Herbaspirillum lusitanum

Scientific classification
- Domain: Bacteria
- Kingdom: Pseudomonadati
- Phylum: Pseudomonadota
- Class: Betaproteobacteria
- Order: Burkholderiales
- Family: Oxalobacteraceae
- Genus: Herbaspirillum
- Species: H. lusitanum
- Binomial name: Herbaspirillum lusitanum Valverde et al. 2003
- Type strain: CCUG 48869 CECT 5661 CIP 108242 DSM 17154 LMG 21710 P6-12 strain P6-12 Valverde P6-12

= Herbaspirillum lusitanum =

- Genus: Herbaspirillum
- Species: lusitanum
- Authority: Valverde et al. 2003

Species of bacterium

Herbaspirillum lusitanum is a nitrogen-fixing bacterium found in root nodules of common beans (Phaseolus vulgaris).

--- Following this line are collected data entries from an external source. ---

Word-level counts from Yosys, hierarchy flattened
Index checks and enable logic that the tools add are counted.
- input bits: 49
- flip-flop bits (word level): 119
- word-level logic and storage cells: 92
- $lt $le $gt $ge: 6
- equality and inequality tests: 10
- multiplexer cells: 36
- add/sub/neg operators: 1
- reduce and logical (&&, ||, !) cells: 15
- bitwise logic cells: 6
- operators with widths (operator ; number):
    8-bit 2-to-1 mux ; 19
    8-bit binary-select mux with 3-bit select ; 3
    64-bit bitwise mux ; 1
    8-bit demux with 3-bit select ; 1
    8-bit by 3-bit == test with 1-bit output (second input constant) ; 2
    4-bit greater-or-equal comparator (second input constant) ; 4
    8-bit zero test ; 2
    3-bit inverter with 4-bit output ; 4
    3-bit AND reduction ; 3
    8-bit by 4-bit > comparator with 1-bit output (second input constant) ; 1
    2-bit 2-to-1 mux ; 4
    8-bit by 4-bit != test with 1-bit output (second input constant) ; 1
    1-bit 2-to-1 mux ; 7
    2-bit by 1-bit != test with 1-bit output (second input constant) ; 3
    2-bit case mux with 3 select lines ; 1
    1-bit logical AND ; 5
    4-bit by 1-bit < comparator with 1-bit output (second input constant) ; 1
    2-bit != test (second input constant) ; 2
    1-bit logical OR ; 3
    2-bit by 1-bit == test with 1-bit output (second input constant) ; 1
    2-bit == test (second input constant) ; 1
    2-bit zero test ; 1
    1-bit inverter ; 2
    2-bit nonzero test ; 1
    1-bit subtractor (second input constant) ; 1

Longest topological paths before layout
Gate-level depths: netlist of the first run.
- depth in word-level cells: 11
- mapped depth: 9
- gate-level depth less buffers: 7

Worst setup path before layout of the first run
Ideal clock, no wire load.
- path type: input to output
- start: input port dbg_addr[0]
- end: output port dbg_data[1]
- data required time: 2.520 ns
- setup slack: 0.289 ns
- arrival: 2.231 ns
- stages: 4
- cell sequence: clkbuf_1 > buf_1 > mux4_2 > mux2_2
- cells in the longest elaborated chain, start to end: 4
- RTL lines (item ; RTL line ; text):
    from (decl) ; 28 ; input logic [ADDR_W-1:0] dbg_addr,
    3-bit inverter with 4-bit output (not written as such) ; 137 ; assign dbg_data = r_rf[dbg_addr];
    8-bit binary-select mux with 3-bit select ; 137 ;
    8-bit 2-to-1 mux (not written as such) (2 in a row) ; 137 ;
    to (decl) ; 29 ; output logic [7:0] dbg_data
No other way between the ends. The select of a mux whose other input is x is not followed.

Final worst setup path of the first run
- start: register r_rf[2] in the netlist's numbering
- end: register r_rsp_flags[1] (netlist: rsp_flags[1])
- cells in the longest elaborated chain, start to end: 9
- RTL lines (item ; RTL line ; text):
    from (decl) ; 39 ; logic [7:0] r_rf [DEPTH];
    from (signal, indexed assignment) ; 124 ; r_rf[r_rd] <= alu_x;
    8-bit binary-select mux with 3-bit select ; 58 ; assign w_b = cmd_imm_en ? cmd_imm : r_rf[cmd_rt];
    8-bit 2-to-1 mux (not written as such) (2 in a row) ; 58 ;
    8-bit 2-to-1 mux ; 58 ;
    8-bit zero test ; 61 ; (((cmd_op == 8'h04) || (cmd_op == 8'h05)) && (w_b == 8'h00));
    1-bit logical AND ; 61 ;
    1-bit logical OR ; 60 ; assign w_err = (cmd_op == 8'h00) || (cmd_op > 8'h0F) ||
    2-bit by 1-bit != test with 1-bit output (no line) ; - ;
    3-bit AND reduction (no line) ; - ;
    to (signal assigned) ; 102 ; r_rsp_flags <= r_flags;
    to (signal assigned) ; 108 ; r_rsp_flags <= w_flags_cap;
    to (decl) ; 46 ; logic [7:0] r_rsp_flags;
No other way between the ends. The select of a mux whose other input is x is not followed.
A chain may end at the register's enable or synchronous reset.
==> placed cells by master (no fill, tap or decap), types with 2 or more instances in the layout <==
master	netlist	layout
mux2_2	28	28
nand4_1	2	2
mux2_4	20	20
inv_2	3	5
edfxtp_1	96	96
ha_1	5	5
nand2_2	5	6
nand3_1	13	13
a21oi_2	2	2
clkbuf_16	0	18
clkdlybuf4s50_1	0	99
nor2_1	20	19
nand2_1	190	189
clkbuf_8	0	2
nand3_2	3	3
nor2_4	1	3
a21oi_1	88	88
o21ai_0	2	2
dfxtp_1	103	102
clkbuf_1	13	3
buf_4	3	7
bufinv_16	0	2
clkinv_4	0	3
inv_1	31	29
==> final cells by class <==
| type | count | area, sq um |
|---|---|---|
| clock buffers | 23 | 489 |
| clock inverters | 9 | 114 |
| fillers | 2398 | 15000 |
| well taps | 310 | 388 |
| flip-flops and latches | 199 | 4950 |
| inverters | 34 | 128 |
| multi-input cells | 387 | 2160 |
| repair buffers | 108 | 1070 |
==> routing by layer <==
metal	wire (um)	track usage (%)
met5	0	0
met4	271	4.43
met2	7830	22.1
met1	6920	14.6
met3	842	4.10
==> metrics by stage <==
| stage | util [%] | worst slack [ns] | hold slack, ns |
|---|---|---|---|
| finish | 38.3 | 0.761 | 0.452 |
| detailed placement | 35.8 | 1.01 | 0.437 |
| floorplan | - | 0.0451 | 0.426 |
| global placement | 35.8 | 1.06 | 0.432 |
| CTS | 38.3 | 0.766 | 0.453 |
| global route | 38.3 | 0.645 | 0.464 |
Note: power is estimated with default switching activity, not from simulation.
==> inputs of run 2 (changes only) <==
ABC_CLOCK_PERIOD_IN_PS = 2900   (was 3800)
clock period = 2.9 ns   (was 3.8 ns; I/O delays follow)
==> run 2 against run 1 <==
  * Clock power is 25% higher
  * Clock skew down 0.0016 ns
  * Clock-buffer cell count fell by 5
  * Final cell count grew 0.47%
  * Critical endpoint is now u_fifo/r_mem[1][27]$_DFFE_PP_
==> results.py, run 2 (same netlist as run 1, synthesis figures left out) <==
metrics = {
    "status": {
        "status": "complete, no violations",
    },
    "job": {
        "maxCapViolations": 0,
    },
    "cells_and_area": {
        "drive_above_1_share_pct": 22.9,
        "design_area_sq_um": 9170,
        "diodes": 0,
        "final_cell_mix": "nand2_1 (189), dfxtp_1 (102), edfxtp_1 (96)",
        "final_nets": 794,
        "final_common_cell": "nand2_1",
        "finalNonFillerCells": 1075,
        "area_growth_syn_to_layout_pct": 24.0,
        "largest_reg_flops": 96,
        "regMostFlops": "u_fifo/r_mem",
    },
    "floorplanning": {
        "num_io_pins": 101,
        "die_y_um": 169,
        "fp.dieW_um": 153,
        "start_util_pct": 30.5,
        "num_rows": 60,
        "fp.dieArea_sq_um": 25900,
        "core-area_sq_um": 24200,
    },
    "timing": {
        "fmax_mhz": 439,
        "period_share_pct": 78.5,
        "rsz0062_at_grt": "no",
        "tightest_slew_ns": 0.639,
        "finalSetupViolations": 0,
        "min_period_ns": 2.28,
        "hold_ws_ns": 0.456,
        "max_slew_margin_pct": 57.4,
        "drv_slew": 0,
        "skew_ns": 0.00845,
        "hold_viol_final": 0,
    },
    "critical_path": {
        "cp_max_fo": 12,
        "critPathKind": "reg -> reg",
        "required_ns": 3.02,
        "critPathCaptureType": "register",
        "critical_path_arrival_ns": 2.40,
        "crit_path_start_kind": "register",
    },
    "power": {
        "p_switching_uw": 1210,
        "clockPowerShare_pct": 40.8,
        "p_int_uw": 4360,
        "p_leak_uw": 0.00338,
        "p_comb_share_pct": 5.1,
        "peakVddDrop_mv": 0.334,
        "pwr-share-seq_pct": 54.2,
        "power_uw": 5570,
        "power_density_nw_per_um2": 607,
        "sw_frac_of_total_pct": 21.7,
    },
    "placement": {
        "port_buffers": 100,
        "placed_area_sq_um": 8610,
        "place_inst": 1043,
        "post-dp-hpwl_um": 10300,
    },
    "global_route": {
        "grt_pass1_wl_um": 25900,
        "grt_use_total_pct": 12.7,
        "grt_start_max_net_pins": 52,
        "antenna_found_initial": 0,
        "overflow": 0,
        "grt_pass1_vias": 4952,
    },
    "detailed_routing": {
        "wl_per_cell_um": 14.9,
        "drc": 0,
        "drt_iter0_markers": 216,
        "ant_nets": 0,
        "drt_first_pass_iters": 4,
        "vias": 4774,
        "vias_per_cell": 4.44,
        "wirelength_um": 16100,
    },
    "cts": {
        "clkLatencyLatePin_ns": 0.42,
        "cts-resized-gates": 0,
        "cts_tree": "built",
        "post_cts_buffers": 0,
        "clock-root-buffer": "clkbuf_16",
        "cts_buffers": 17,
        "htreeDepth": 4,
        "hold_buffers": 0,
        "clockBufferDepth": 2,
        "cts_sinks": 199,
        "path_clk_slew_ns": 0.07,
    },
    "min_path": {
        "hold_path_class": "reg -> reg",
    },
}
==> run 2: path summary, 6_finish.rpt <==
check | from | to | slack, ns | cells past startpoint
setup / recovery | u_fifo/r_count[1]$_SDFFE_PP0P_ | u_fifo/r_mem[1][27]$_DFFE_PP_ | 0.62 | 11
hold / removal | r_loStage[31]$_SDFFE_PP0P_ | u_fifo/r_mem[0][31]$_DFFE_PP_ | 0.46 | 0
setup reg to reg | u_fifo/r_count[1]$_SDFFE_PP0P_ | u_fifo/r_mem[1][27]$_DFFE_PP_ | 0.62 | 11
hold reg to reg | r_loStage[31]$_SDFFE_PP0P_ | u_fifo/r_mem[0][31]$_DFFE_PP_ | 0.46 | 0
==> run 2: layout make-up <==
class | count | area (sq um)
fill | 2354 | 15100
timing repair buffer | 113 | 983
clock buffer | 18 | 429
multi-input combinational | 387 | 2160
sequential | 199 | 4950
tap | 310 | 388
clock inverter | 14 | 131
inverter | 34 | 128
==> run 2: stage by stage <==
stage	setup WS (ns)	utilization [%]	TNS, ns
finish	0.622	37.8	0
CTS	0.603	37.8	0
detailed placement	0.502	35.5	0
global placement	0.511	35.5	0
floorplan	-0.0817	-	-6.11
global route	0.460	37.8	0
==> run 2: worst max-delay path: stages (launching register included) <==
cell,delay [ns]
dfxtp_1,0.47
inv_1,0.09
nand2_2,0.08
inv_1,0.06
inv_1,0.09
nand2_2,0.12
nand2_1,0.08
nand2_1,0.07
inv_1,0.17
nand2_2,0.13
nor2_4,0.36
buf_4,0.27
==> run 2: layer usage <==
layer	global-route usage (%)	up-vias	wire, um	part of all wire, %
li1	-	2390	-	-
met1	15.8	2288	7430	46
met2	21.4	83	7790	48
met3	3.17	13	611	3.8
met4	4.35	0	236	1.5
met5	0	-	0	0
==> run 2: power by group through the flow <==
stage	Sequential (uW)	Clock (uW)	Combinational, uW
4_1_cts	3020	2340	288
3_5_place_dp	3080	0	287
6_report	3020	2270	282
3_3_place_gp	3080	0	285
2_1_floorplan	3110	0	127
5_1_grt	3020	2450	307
File: config.mk
export PLATFORM = sky130hd
export DESIGN_NAME = store_buffer
export DESIGN_NICKNAME = d
export VERILOG_FILES = /design/src/rtl/store_buffer.sv
export SDC_FILE = /design/constraint.sdc
export NUM_CORES = 1
export LEC_CHECK = 0
export BUFFER_PORTS_ARGS = -buffer_cell sky130_fd_sc_hd__buf_4
export CORE_MARGIN = 2
export CORE_UTILIZATION = 55
export CTS_BUF_LIST = sky130_fd_sc_hd__clkbuf_8
export DETAILED_ROUTE_END_ITERATION = 10
export HOLD_SLACK_MARGIN = 0.06
export PLACE_DENSITY = 0.8
export SYNTH_ARGS = -nofsm -noshare
export SYNTH_HDL_FRONTEND = slang
export SYNTH_SLANG_ARGS = --single-unit
File: constraint.sdc
create_clock -name clk -period 3.43 [get_ports clk]
set_input_delay 0.5145 -clock clk [delete_from_list [all_inputs] [get_ports clk]]
set_output_delay 0.5145 -clock clk [all_outputs]
set_load 0.02 [all_outputs]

Phylogenetic analyses have shown this bacterium belongs to the genus Herbaspirillum. H. lusitanum lacks the nif gene. A nodD-like gene is present, but no other nod genes have been identified. The lack of nif and nod genes suggests H. lusitanum is an opportunistic bacterium capable of colonizing root nodules, but is unable to fix nitrogen.